Face aux enjeux des ressources minières et touristiques, le développement agricole n’est pas la préoccupation des gouverneurs et la majorité des denrées agricoles est importée d’Australie. L’agriculture « marchande » aux mains des caldoches est surtout dédiée à l’élevage bovin et ne constitue que 2 % du PIB. Néanmoins, l’agriculture vivrière, consommée et échangée par les communautés, représente un quart des ressources des familles autochtones. Les productions vivrières, avec leur dimension non marchande, ont une place forte dans l’identité kanak.
Cette agriculture vivrière joue un rôle important pour la souveraineté alimentaire du peuple kanak, mais elle n’est ni reconnue, ni soutenue par les pouvoirs publics. Il est important que le processus de réforme agraire, démarrée en 1979, soit repris afin de restituer les terres privées qui ont été substituées aux kanaks et les rendre à la gestion collective du droit coutumier.
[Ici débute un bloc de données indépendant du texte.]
Source: an optimization exercise on an open RTL-to-GDS flow (aim: small area, a short achievable clock period and few clock cycles). Production flows keep margins and buffers that such runs may drop.
RTL that was checked went through simulation tests only; none was proved equivalent to the original.
No functional check of the RTL was part of runs 1 and 5.
Power is estimated from default activity; no workload was simulated.

$ cat flow/config.mk
export PLATFORM = sky130hd
export DESIGN_NAME = Core
export DESIGN_NICKNAME = Core
export VERILOG_FILES = /design/flow/design.v
export SDC_FILE = /design/flow/constraint.sdc
export NUM_CORES = 4
export LEC_CHECK = 0
export ABC_CLOCK_PERIOD_IN_PS = 1800
export CAP_MARGIN = 20
export CORE_MARGIN = 2
export CORE_UTILIZATION = 40
export SETUP_SLACK_MARGIN = 2.0
export SLEW_MARGIN = 20
$ cat flow/constraint.sdc
create_clock -name core_clock -period 4.0 [get_ports {clk}]
set_input_delay 0.8000 -clock core_clock [delete_from_list [all_inputs] [get_ports {clk}]]
set_output_delay 0.8000 -clock core_clock [all_outputs]
set_load 0.01 [all_outputs]
What follows belongs to an exercise in optimizing a design on an open flow for small area and a short achievable clock period; a production flow would make more cautious choices. For this run, only the layout was checked, not whether the RTL still works.

===== design/flow/design.v =====
module convolution (
    input clk,
    input rst,
    input signed [15:0] x_in,
    output reg signed [31:0] y_out,
    output reg signed [31:0] y_out_t
);
    parameter FILTER_LENGTH = 39;
    reg [16*FILTER_LENGTH-1:0] x_buffer;
    reg signed [31:0] accumulator;
    integer i;
    localparam [16*FILTER_LENGTH-1:0] H_LUT = {
        16'h01B, 16'h023, 16'h033, 16'h04C, 16'h072, 16'h0A4,
        16'h0E5, 16'h135, 16'h191, 16'h1FA, 16'h26B, 16'h2E1,
        16'h359, 16'h3CD, 16'h439, 16'h499, 16'h4E9, 16'h524,
        16'h549, 16'h555, 16'h549, 16'h524, 16'h4E9, 16'h499,
        16'h439, 16'h3CD, 16'h359, 16'h2E1, 16'h26B, 16'h1FA,
        16'h191, 16'h135, 16'h0E5, 16'h0A4, 16'h072, 16'h04C,
        16'h033, 16'h023, 16'h01B
    };
    always @(*) begin
        accumulator = 0;
        for (i = 0; i < FILTER_LENGTH; i = i + 1) begin
            accumulator = accumulator + ($signed(x_buffer[16*i +: 16]) * $signed(H_LUT[16*i +: 16]));
        end
    end
    always @(posedge clk, posedge rst) begin
        if (rst == 1) begin
            y_out <= 0;
            y_out_t <= 0;
            x_buffer <= 0;
        end else begin
            if (x_in != 16'hFFFF) begin
                x_buffer <= {x_buffer[16*(FILTER_LENGTH-1)-1:0], x_in};
                y_out_t <= $signed(x_buffer[15:0]);
            end else begin
                x_buffer <= {x_buffer[16*(FILTER_LENGTH-1)-1:0], 16'h0000};
            end
            y_out <= accumulator;
        end
    end
endmodule
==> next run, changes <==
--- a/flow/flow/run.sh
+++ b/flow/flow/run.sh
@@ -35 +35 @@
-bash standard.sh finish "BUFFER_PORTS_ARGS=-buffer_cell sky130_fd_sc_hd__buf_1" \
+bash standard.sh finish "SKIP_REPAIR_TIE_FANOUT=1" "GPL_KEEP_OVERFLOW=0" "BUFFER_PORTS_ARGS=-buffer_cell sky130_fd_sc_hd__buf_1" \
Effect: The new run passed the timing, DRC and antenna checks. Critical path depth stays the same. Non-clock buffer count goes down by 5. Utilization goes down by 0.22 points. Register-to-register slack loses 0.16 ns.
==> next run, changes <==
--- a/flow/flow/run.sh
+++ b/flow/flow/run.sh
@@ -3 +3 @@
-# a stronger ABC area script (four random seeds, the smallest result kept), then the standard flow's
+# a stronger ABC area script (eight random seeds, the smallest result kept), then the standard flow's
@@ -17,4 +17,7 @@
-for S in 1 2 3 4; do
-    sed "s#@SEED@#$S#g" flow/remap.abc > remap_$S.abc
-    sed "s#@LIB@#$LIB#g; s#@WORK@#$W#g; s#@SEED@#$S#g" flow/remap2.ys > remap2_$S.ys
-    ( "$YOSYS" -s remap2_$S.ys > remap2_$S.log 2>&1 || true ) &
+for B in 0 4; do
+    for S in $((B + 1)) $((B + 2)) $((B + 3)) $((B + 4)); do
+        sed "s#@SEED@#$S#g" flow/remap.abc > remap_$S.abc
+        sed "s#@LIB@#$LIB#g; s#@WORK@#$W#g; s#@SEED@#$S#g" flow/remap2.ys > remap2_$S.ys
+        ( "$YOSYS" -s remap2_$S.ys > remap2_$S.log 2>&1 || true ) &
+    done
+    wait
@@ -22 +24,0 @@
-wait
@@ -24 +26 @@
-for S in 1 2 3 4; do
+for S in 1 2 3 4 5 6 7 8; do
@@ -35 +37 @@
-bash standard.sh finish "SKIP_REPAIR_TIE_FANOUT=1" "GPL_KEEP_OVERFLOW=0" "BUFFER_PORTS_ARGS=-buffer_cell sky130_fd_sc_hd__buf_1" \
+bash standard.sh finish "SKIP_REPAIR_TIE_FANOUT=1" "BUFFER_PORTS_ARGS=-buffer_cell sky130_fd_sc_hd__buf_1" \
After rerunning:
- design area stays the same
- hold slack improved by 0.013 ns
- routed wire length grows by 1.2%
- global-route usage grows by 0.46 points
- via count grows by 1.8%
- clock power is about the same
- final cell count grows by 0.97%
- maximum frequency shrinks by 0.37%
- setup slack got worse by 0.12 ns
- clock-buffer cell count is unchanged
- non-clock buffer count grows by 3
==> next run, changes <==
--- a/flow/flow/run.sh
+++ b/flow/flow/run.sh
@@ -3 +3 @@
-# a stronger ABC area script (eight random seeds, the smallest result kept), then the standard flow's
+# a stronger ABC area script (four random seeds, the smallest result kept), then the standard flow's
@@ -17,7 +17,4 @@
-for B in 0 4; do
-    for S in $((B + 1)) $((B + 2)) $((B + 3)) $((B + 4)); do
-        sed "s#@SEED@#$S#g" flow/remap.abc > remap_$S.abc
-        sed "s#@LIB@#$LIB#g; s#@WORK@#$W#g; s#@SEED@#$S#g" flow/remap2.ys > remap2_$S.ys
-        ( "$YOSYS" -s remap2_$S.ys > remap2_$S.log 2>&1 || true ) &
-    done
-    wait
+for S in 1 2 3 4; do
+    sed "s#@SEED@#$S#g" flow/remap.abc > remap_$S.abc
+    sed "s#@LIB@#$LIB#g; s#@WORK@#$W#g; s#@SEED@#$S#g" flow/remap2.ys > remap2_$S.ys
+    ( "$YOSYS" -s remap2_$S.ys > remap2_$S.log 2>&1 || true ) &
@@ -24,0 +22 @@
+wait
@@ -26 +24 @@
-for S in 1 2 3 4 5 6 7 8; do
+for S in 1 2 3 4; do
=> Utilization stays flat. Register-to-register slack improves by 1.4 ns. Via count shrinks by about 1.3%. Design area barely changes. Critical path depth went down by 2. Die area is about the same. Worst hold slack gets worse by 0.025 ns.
What follows belongs to an exercise in optimizing a design on an open flow for a short achievable clock period and few clock cycles; a production flow would make more cautious choices. Function was checked by simulation only, so behaviour that the tests miss may differ from the original. Power figures rest on the tool's default switching activity, not on a simulated workload.

## rev 12
==> flow/design.v (excerpt) <==
module mips_multi_cycle (rst, clk, memwrite, memread, adr, inst, writedata);
  input rst, clk;
  output [31:0] adr, writedata;
  input [31:0] inst;
  output memread, memwrite;
  localparam [5:0] OP_R = 6'h00, OP_J = 6'h02, OP_JAL = 6'h03, OP_BEQ = 6'h04, OP_JR = 6'h06,
                   OP_ADDI = 6'h09, OP_SLTI = 6'h0A, OP_LW = 6'h23, OP_SW = 6'h2B;
  reg [31:0] adr_q, wdata_q, pc_f;
  reg        memwrite_q, memread_q, mcyc;
  reg        mc_wh, mc_wl, mc_rs, mc_rt;        
  reg [31:1] wen;                               
  reg        m_lw;
  reg [4:0]  m_rt;
  reg        e_v;
  reg [31:0] e_a, e_b, e_sd, e_bt;
  reg        e_fa, e_fb, e_fsd;                   
  reg        e_add, e_sub, e_and, e_or, e_slt;    
  reg        e_lw, e_sw, e_beq, e_jr;
  reg        e_mem1, e_mem2;                      
  reg        e_rp;                                
  reg [31:0] e_pc;
  reg [4:0]  e_wr;
  reg [31:0] R;
  reg [4:0]  w_rd;
  reg [31:0] rf [1:31];
  localparam ICK = 4;
  localparam ICN = 1 << ICK;
  reg             ic_v   [0:ICN-1];
  reg [12:ICK+2]  ic_tag [0:ICN-1];
  reg [31:0]      ic_d   [0:ICN-1];
  reg             ic_fill;
  reg             icp_hit;
  reg [31:0]      icp_word;
  wire [31:0]     pc4_f   = pc_f + 32'd4;
  wire [ICK-1:0]  ic_idx  = pc_f[ICK+1:2];
  wire [ICK-1:0]  icn_idx = pc4_f[ICK+1:2];
  wire            icn_hit = ic_v[icn_idx] && (ic_tag[icn_idx] == pc4_f[12:ICK+2]) &&
                            (pc4_f[31:13] == 19'd0);
  wire            icc_hit = ic_v[ic_idx] && (ic_tag[ic_idx] == pc_f[12:ICK+2]) &&
                            (pc_f[31:13] == 19'd0);
  wire [31:0] fw = {mc_wh ? icp_word[31:16] : inst[31:16],
                    mc_wl ? icp_word[15:0] : inst[15:0]};
  wire [5:0] f_op = fw[31:26];
  wire [5:0] f_fn = fw[5:0];
  wire [4:0] f_rs = fw[25:21];
  wire [4:0] f_rt = fw[20:16];
  wire [4:0] f_rd = fw[15:11];
  wire f_isR    = f_op == OP_R;
  wire f_isJ    = f_op == OP_J;
  wire f_isJAL  = f_op == OP_JAL;
  wire f_isBEQ  = f_op == OP_BEQ;
  wire f_isJR   = f_op == OP_JR;
  wire f_isADDI = f_op == OP_ADDI;
  wire f_isSLTI = f_op == OP_SLTI;
  ...
export LEC_CHECK = 0
export ABC_CLOCK_PERIOD_IN_PS = 2500
export CAP_MARGIN = 40
export CORE_MARGIN = 2
export CORE_UTILIZATION = 35
export CTS_CLUSTER_SIZE = 24
export PLACE_DENSITY = 0.5
export SETUP_SLACK_MARGIN = 4.4
export SLEW_MARGIN = 40
export SYNTH_HIERARCHICAL = 1
create_clock -name core_clock -period 7.5 [get_ports {clk}]
run.sh (not shown) runs the stock make flow with config.mk's settings and CLKGATE_MAP_FILE= SYNTH_SCRIPT=/design/flow/synth_recipe.tcl, a recipe that flattens the netlist after the stock synthesis.
Testbench counts of rev 12, summed over its fixed seeds: cycles 63,068.
This design comes from an exercise in tuning for small area on the open sky130 flow, not from production work. Where RTL was checked, it was by simulation tests only, not by an equivalence proof against the original. No activity file was given, so power comes from the tool's default toggle rates. The flow treats the clock pin as an ideal source, which a real chip does not have.

==> flow/design.v <==
module aoi222 (input a1, a2, b1, b2, c1, c2, output y);
   assign y = ~((a1 & a2) | (b1 & b2) | (c1 & c2));
endmodule
module ao221 (input a1, a2, b1, b2, c, output y);
   assign y = (a1 & a2) | (b1 & b2) | c;
endmodule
Au-delà des terres spoliées, le peuple kanak est aussi victime de discrimination et d’injustices sociales fortes à tous les niveaux, les richesses étant concentrées dans les seules mains de quelques caldoches et métropolitains. La suprématie blanche ne peut continuer à confisquer les biens, les droits, les savoirs, les coutumes d’un peuple de plus de 3000 ans. Depuis mai, la brutalité du gouvernement français à vouloir imposer un nouveau corps électoral, pour empêcher le processus des accords de Nouméa de 1998 et l’indépendance du peuple Kanak, a déjà causé la mort de 9 personnes.
Avec le passage en force de cette loi, la colère du peuple kanak s’est transformée en révolte. La seule réponse du gouvernement français a été une répression policière violente et le soutien aux milices blanches loyalistes par les forces de l’ordre. Le Haut-commissaire a même évoqué un droit à la « légitime défense », autorisant les colons les plus radicaux à s’armer.
Alors que les tensions étaient en train de s’apaiser, le 19 juin, les forces de l’ordre ont interpellé et placé en garde à vue 11 responsables politiques et syndicaux de la CCAT (Cellule de coordination des actions de terrain). Sept d’entre eux, dont le leader indépendantiste Christian Tein, ont été déportés dans des prisons françaises, à 17 000 km de chez eux, avec des chefs d’inculpation graves, relevant de la criminalité organisée.
L’État français persiste dans sa politique d’intimidation, de criminalisation du mouvement kanak et de justice à 2 vitesses, puisque les milices racistes et armées à l’origine d’exactions sur la jeunesse kanak, bénéficient, elles, d’une impunité totale. Rappelons que des élus dits loyalistes sont à l’origine de ces milices coloniales.
Nous exigeons la libération immédiate et le retour au pays des responsables kanaks et la levée de toutes les poursuites à leur encontre ainsi que de toutes les personnes victimes de répression.
Nous demandons que des enquêtes indépendantes établissent les circonstances des crimes commis. Sans reconnaissance des droits fondamentaux du peuple kanak, sans justice pour les victimes et sans équité dans le partage des richesses du territoire, la paix ne peut revenir.
Les représentant·es kanaks, eux, se disent prêts à accepter que les caldoches et autres habitant·es de l’île de longue date soient des citoyen·nes de plein droits.
Nous demandons au gouvernement français de retirer le projet de loi, de respecter les conventions internationales des droits des peuples à l’autodétermination et de réouvrir un espace de négociation avec les indépendantistes.
Vue la situation exceptionnelle en Kanaky – Nouvelle Calédonie depuis mai 2024, l’organisation, Comité Justice et Liberté pour Kanaky, a décidé de lancer une caisse de solidarité internationaliste, anticolonialiste et anticapitaliste, contre la répression actuelle en Kanaky, en coordination avec des mouvements locaux (syndicat, organisations de défense des droits) et des réseaux de solidarité en France.